4. Content Marketing
Content marketing is a long-term strategy that focuses on sustainable growth over quick success. When you deliver high-quality content over a long period, it establishes you as a force to reckon with in your industry.
To run a successful content marketing strategy, you’ll need to define your goals. This will help inform the content you put out and the best distribution channel.
Goals May Include:
- Improving brand awareness and expert status within your industry. Ultimately, it will build trust.
- Boosting lead generation. Encouraging audiences to subscribe to your newsletter or gating content can help you maintain communication and build relationships with them.
- Improving revenue growth. You can use content to highlight your unique selling point and present your products/services as solution providers.

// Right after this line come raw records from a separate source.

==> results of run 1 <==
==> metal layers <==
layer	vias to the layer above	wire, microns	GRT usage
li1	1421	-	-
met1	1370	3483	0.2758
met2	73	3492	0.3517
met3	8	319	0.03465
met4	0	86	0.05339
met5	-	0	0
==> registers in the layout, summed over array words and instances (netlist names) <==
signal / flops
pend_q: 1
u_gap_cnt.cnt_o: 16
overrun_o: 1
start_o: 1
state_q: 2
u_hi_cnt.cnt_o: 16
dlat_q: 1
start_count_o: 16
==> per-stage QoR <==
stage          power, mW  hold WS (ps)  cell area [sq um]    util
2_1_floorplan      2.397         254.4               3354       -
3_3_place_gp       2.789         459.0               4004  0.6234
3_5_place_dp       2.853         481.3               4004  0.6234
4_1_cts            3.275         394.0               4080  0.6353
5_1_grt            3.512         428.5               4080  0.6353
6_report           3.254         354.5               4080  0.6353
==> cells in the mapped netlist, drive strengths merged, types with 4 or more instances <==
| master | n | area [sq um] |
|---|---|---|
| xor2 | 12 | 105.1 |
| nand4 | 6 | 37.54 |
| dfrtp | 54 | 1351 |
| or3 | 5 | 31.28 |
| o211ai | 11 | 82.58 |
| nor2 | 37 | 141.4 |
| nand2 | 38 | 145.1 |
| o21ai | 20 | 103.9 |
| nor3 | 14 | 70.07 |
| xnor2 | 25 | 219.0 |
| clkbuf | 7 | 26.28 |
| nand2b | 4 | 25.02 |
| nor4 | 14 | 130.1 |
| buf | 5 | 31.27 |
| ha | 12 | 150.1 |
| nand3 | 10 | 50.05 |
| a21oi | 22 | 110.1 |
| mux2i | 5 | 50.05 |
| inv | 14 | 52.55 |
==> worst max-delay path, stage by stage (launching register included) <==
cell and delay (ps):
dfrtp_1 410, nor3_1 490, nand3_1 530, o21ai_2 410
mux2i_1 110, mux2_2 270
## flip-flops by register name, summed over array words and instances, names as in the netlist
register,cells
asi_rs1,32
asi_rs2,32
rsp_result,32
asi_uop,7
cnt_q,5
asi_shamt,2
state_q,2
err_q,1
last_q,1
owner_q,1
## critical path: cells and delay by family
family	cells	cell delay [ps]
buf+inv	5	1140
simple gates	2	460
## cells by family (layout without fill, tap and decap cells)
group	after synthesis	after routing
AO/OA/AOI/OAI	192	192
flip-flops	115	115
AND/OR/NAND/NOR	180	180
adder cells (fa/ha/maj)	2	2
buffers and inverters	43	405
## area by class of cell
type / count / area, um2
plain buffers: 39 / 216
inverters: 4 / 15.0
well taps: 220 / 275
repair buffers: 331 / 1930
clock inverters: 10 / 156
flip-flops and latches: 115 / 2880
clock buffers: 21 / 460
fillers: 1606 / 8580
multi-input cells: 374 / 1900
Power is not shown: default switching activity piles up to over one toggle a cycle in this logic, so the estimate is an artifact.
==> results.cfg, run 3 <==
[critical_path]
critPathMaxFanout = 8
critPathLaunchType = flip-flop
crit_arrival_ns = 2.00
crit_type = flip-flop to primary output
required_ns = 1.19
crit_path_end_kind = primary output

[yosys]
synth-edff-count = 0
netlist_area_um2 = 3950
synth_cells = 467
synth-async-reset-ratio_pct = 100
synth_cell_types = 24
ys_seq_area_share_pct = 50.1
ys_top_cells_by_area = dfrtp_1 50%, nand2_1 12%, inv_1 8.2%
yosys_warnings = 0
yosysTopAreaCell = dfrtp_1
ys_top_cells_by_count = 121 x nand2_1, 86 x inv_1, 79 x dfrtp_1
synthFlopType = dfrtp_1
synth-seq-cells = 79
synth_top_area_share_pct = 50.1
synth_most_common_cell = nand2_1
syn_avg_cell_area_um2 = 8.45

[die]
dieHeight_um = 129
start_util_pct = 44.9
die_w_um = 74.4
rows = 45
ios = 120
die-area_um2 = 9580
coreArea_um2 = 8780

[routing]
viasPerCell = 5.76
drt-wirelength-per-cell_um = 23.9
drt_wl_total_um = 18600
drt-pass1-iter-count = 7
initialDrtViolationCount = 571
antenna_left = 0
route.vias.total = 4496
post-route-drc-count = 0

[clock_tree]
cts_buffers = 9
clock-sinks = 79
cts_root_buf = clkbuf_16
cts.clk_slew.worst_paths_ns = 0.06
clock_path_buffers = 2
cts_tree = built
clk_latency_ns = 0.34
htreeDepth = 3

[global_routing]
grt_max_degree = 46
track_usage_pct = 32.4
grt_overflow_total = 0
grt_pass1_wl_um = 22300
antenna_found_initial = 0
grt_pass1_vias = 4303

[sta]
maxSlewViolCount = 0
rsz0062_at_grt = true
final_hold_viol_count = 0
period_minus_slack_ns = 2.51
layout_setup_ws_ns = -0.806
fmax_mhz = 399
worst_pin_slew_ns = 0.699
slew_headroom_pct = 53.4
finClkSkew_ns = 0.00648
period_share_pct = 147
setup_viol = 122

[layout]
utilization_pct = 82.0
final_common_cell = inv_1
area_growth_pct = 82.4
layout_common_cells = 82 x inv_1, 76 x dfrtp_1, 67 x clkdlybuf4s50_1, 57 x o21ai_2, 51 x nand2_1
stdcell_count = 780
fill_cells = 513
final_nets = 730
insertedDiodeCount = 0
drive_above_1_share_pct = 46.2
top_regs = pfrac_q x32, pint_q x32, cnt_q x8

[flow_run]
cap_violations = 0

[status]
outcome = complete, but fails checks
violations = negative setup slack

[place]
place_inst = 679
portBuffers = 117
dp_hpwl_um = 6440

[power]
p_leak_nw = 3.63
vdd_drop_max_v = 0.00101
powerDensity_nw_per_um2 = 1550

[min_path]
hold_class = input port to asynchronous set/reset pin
`config.mk`:
```
export PLATFORM = sky130hd
export DESIGN_NAME = psum_accum_tree
export DESIGN_NICKNAME = d
export VERILOG_FILES = /design/src/rtl/cnn_pkg.sv /design/src/rtl/tree_level.sv /design/src/rtl/psum_accum_tree.sv
export SDC_FILE = /design/constraint.sdc
export NUM_CORES = 1
export LEC_CHECK = 0
export CORE_MARGIN = 4
export CORE_UTILIZATION = 50
export DETAILED_ROUTE_END_ITERATION = 16
export PLACE_DENSITY = 0.71
export SLEW_MARGIN = 5
export SYNTH_ARGS = -nofsm -noshare
export SYNTH_HDL_FRONTEND = slang
export SYNTH_SLANG_ARGS = --single-unit
export TNS_END_PERCENT = 30
```
`constraint.sdc`:
```
create_clock -name clk -period 3.51 [get_ports clk]
set_clock_uncertainty 0.2 [all_clocks]
set_input_delay 0.702 -clock clk [delete_from_list [all_inputs] [get_ports clk]]
set_output_delay 0.702 -clock clk [all_outputs]
set_load 0.01 [all_outputs]
```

- Building customer loyalty. Content that covers the entire purchase cycle and is based on “what’s in it for the customer for the phase they are at” breeds loyalty. Audiences don’t have to jump to competitor brands to find information. It’s all there, nudging them towards the next step.

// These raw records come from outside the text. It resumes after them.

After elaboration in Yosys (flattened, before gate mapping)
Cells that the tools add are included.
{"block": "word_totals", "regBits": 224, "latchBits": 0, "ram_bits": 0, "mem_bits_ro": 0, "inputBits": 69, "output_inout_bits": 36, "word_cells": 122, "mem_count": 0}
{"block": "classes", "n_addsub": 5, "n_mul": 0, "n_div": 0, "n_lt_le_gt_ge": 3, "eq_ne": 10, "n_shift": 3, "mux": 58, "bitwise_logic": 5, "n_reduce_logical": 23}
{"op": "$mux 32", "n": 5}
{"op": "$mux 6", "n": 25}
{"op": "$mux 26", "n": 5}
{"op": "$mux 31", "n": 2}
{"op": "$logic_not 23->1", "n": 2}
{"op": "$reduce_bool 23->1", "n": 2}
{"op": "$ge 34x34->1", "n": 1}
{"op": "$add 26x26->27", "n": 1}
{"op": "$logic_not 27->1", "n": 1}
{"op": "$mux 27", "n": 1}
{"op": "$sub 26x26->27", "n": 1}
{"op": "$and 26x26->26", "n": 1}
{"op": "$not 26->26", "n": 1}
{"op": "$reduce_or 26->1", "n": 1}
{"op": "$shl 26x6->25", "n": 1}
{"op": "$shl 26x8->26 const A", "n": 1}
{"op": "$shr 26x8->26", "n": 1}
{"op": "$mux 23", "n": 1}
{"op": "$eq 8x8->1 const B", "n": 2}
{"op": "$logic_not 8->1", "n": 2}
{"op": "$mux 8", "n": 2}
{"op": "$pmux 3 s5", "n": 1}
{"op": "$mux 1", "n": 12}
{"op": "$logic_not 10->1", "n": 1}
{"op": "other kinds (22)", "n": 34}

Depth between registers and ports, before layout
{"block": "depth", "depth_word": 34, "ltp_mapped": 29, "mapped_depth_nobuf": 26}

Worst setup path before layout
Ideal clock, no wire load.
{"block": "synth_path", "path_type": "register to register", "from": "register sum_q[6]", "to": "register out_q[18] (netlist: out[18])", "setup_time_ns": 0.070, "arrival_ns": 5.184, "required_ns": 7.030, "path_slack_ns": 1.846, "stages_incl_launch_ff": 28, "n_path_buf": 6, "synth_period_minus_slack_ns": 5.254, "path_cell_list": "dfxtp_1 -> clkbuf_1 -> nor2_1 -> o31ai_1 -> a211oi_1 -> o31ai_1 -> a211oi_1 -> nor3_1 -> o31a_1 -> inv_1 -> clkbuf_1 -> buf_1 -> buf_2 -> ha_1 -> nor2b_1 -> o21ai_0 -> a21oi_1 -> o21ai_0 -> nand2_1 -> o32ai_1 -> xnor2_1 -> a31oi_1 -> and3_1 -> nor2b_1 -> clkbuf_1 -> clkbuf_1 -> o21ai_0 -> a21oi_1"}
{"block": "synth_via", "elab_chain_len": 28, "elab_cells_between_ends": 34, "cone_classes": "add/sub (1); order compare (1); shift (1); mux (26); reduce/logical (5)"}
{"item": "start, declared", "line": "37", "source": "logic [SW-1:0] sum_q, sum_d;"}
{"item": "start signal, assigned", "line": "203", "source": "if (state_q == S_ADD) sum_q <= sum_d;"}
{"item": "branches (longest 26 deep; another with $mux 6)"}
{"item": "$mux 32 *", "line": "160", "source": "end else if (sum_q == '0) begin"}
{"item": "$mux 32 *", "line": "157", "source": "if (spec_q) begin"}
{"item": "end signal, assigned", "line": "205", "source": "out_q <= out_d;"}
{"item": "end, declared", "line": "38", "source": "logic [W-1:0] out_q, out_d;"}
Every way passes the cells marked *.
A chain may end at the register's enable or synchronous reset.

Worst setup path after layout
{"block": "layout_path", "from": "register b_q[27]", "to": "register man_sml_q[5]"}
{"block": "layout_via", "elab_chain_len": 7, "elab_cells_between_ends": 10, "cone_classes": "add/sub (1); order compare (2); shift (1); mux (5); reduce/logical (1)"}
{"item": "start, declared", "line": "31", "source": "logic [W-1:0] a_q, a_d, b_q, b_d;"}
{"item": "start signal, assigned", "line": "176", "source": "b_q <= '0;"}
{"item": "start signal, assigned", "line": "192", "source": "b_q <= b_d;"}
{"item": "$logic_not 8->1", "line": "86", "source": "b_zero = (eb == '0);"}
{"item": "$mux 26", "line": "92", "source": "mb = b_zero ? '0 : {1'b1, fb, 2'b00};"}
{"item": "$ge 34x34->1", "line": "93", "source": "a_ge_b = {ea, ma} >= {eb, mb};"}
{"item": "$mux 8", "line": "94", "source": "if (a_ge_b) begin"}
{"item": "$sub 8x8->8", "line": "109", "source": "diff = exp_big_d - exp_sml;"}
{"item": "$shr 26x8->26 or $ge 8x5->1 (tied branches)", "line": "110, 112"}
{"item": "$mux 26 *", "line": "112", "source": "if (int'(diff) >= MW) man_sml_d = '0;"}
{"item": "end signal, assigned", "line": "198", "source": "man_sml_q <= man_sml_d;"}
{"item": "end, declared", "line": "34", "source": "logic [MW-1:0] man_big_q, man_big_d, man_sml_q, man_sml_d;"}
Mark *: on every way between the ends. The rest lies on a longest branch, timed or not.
`src/rtl/oitf_tracker_pkg.sv`:
```
// ----------------------------------------------------------------------------
// oitf_tracker_pkg
// Shared constants for the outstanding-instruction-track FIFO (OITF).
//   OitfDepth       : default number of outstanding-write entries
//   RegAddrBusWidth : default register-index width
//   OitfWidth       : pointer width for the default depth (index + wrap bit)
// ----------------------------------------------------------------------------
package oitf_tracker_pkg;

    localparam int OitfDepth       = 4;
    localparam int RegAddrBusWidth = 5;
    localparam int OitfWidth       = $clog2(OitfDepth) + 1;

endpackage

```
`src/rtl/gnrl_dfflr.sv`:
```
// ----------------------------------------------------------------------------
// gnrl_dfflr
// Generic load-enable flop with asynchronous active-low reset to zero.
//   clk   : clock, rising edge
//   rst_n : asynchronous active-low reset
//   lden  : load enable
//   dnxt  : next value
//   qout  : registered value
// ----------------------------------------------------------------------------
module gnrl_dfflr #(
    parameter int DW = 1
) (
    input  logic          clk,
    input  logic          rst_n,
    input  logic          lden,
    input  logic [DW-1:0] dnxt,
    output logic [DW-1:0] qout
);

    logic [DW-1:0] r_q;

    always_ff @(posedge clk or negedge rst_n) begin
        if (!rst_n) begin
            r_q <= '0;
        end else if (lden) begin
            r_q <= dnxt;
        end
    end

    assign qout = r_q;

endmodule

```
`src/rtl/oitf_tracker_entry.sv`:
```
// ----------------------------------------------------------------------------
// oitf_entry
// One OITF entry: valid bit, destination index and (with OITF_HILO_EN) the
// HI/LO write flags, plus its hazard compare against the current queries.
// Query enables are applied by the parent; outputs here are per-entry hits.
//   i_set / i_clr            : allocate into / retire this entry
//   i_rdidx, i_hi, i_lo      : fields captured on allocation
//   i_rs1idx/i_rs2idx/i_rdq  : query indices
//   o_rdidx                  : stored destination index
//   o_m_*                    : per-entry hit (valid and matching)
// Macro OITF_HILO_EN: store hi/lo flags; otherwise o_m_hi/o_m_lo are 0.
// ----------------------------------------------------------------------------
module oitf_entry #(
    parameter int ADDR_W = 5
) (
    input  logic              clk,
    input  logic              rst_n,
    input  logic              i_set,
    input  logic              i_clr,
    input  logic [ADDR_W-1:0] i_rdidx,
    input  logic              i_hi,
    input  logic              i_lo,
    input  logic [ADDR_W-1:0] i_rs1idx,
    input  logic [ADDR_W-1:0] i_rs2idx,
    input  logic [ADDR_W-1:0] i_rdq,
    output logic [ADDR_W-1:0] o_rdidx,
    output logic              o_m_rs1,
    output logic              o_m_rs2,
    output logic              o_m_rd,
    output logic              o_m_hi,
    output logic              o_m_lo
);

    logic              w_vld;
    logic [ADDR_W-1:0] w_rdidx;

    // set and clr never coincide on one entry: that needs full and empty at once
    gnrl_dfflr #(.DW(1)) u_vld (
        .clk(clk), .rst_n(rst_n), .lden(i_set | i_clr), .dnxt(i_set), .qout(w_vld)
    );

    gnrl_dfflr #(.DW(ADDR_W)) u_rdidx (
        .clk(clk), .rst_n(rst_n), .lden(i_set), .dnxt(i_rdidx), .qout(w_rdidx)
    );

`ifdef OITF_HILO_EN
    logic [1:0] w_hilo;

    gnrl_dfflr #(.DW(2)) u_hilo (
        .clk(clk), .rst_n(rst_n), .lden(i_set), .dnxt({i_hi, i_lo}), .qout(w_hilo)
    );

    assign o_m_hi = w_vld & w_hilo[1];
    assign o_m_lo = w_vld & w_hilo[0];
`else
    logic w_unused_hilo;
    assign w_unused_hilo = i_hi ^ i_lo;
    assign o_m_hi = 1'b0;
    assign o_m_lo = 1'b0;
`endif

    assign o_rdidx = w_rdidx;
    assign o_m_rs1 = w_vld & (w_rdidx == i_rs1idx);
    assign o_m_rs2 = w_vld & (w_rdidx == i_rs2idx);
    assign o_m_rd  = w_vld & (w_rdidx == i_rdq);

endmodule

```
`src/rtl/oitf_tracker.sv`:
```
// ----------------------------------------------------------------------------
// oitf_tracker
// Outstanding-instruction-track FIFO for long-latency register writes.
// Entries are allocated in issue order and retired oldest-first; operand and
// destination queries report a hazard against any valid entry.
//   alc_vld/alc_rdidx/alc_hi/alc_lo : allocate request and fields
//   ret_vld                         : retire the oldest entry
//   rs1_en/rs1idx, rs2_en/rs2idx, rd_en/rdidx, readenhi, readenlo : queries
//   match_rs1/rs2/rd/hi/lo          : hazard outputs (from registered state)
//   full, empty, count, ret_rdidx   : occupancy and oldest destination index
// Macro OITF_HILO_EN: enables HI/LO tracking; otherwise match_hi/lo are 0.
// ----------------------------------------------------------------------------
module oitf_tracker
    import oitf_tracker_pkg::*;
#(
    parameter int DEPTH  = OitfDepth,
    parameter int ADDR_W = RegAddrBusWidth
) (
    input  logic                  clk,
    input  logic                  rst_n,
    input  logic                  alc_vld,
    input  logic [ADDR_W-1:0]     alc_rdidx,
    input  logic                  alc_hi,
    input  logic                  alc_lo,
    input  logic                  ret_vld,
    input  logic                  rs1_en,
    input  logic [ADDR_W-1:0]     rs1idx,
    input  logic                  rs2_en,
    input  logic [ADDR_W-1:0]     rs2idx,
    input  logic                  rd_en,
    input  logic [ADDR_W-1:0]     rdidx,
    input  logic                  readenhi,
    input  logic                  readenlo,
    output logic                  match_rs1,
    output logic                  match_rs2,
    output logic                  match_rd,
    output logic                  match_hi,
    output logic                  match_lo,
    output logic                  full,
    output logic                  empty,
    output logic [$clog2(DEPTH):0] count,
    output logic [ADDR_W-1:0]     ret_rdidx
);

    localparam int IDX_W = $clog2(DEPTH);
    localparam int PTR_W = IDX_W + 1;

    logic [PTR_W-1:0]  w_alc_ptr;
    logic [PTR_W-1:0]  w_ret_ptr;
    logic              w_alc_ok;
    logic              w_ret_ok;
    logic [DEPTH-1:0]  w_m_rs1, w_m_rs2, w_m_rd, w_m_hi, w_m_lo;
    logic [ADDR_W-1:0] w_ent_rdidx [DEPTH];

    assign empty = (w_alc_ptr == w_ret_ptr);
    assign full  = (w_alc_ptr[IDX_W-1:0] == w_ret_ptr[IDX_W-1:0]) &&
                   (w_alc_ptr[PTR_W-1]   != w_ret_ptr[PTR_W-1]);
    assign count = w_alc_ptr - w_ret_ptr;

    // Refusing allocation while full also covers full+alloc+retire: retire only.
    assign w_alc_ok = alc_vld & ~full;
    assign w_ret_ok = ret_vld & ~empty;

    gnrl_dfflr #(.DW(PTR_W)) u_alc_ptr (
        .clk(clk), .rst_n(rst_n), .lden(w_alc_ok),
        .dnxt(w_alc_ptr + PTR_W'(1)), .qout(w_alc_ptr)
    );

    gnrl_dfflr #(.DW(PTR_W)) u_ret_ptr (
        .clk(clk), .rst_n(rst_n), .lden(w_ret_ok),
        .dnxt(w_ret_ptr + PTR_W'(1)), .qout(w_ret_ptr)
    );

    for (genvar i = 0; i < DEPTH; i++) begin : g_ent
        oitf_entry #(.ADDR_W(ADDR_W)) u_ent (
            .clk      (clk),
            .rst_n    (rst_n),
            .i_set    (w_alc_ok & (w_alc_ptr[IDX_W-1:0] == IDX_W'(i))),
            .i_clr    (w_ret_ok & (w_ret_ptr[IDX_W-1:0] == IDX_W'(i))),
            .i_rdidx  (alc_rdidx),
            .i_hi     (alc_hi),
            .i_lo     (alc_lo),
            .i_rs1idx (rs1idx),
            .i_rs2idx (rs2idx),
            .i_rdq    (rdidx),
            .o_rdidx  (w_ent_rdidx[i]),
            .o_m_rs1  (w_m_rs1[i]),
            .o_m_rs2  (w_m_rs2[i]),
            .o_m_rd   (w_m_rd[i]),
            .o_m_hi   (w_m_hi[i]),
            .o_m_lo   (w_m_lo[i])
        );
    end

    assign ret_rdidx = empty ? '0 : w_ent_rdidx[w_ret_ptr[IDX_W-1:0]];

    assign match_rs1 = rs1_en & (|w_m_rs1);
    assign match_rs2 = rs2_en & (|w_m_rs2);
    assign match_rd  = rd_en  & (|w_m_rd);

`ifdef OITF_HILO_EN
    assign match_hi = readenhi & (|w_m_hi);
    assign match_lo = readenlo & (|w_m_lo);
`else
    logic w_unused_hilo;
    assign w_unused_hilo = ^{readenhi, readenlo, w_m_hi, w_m_lo};
    assign match_hi = 1'b0;
    assign match_lo = 1'b0;
`endif

endmodule

```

Content ideas you can use include blog posts, guest interview posts or videos, industry studies, case studies, guest articles on specialist portals, eBooks, and white papers.
You can also create videos, webinars, podcasts, slides from presentations, and interactive infographics.
5. Email Marketing
Many marketers are sidelining the email marketing strategy for fancier tactics like social media marketing.
Nothing is wrong with social media marketing except those platforms are owned by someone else.
They can change policies or come up with algorithmic changes that may see you lose visibility overnight.
Not so with email.
Here you have full control of your mailing list and the content you post.
Consider the Following:
- Create your own content to attract audiences. Many businesses take shortcuts and buy ready lists, but the people on those lists don’t know you. They will probably unsubscribe or worse place the spam label on you. None of these are good for your reputation.
- Create customer-focused newsletters. Email newsletters are about the customer, not you. Focus on ideas and issues existing and potential customers are interested in. Best practices, “how-to” tips and other actionable strategies are a great place to start.
- Make relevant calls to action. Email campaigns are excellent opportunities to present audiences with offers that boost lead generation or sales. Make CTAs visible, present one offer at a time, and ensure the user is taken to the respective landing page when they click the button.
- Consider embedding a video in your email. They can help improve open rates by up to 19 percent while keeping unsubscribe down.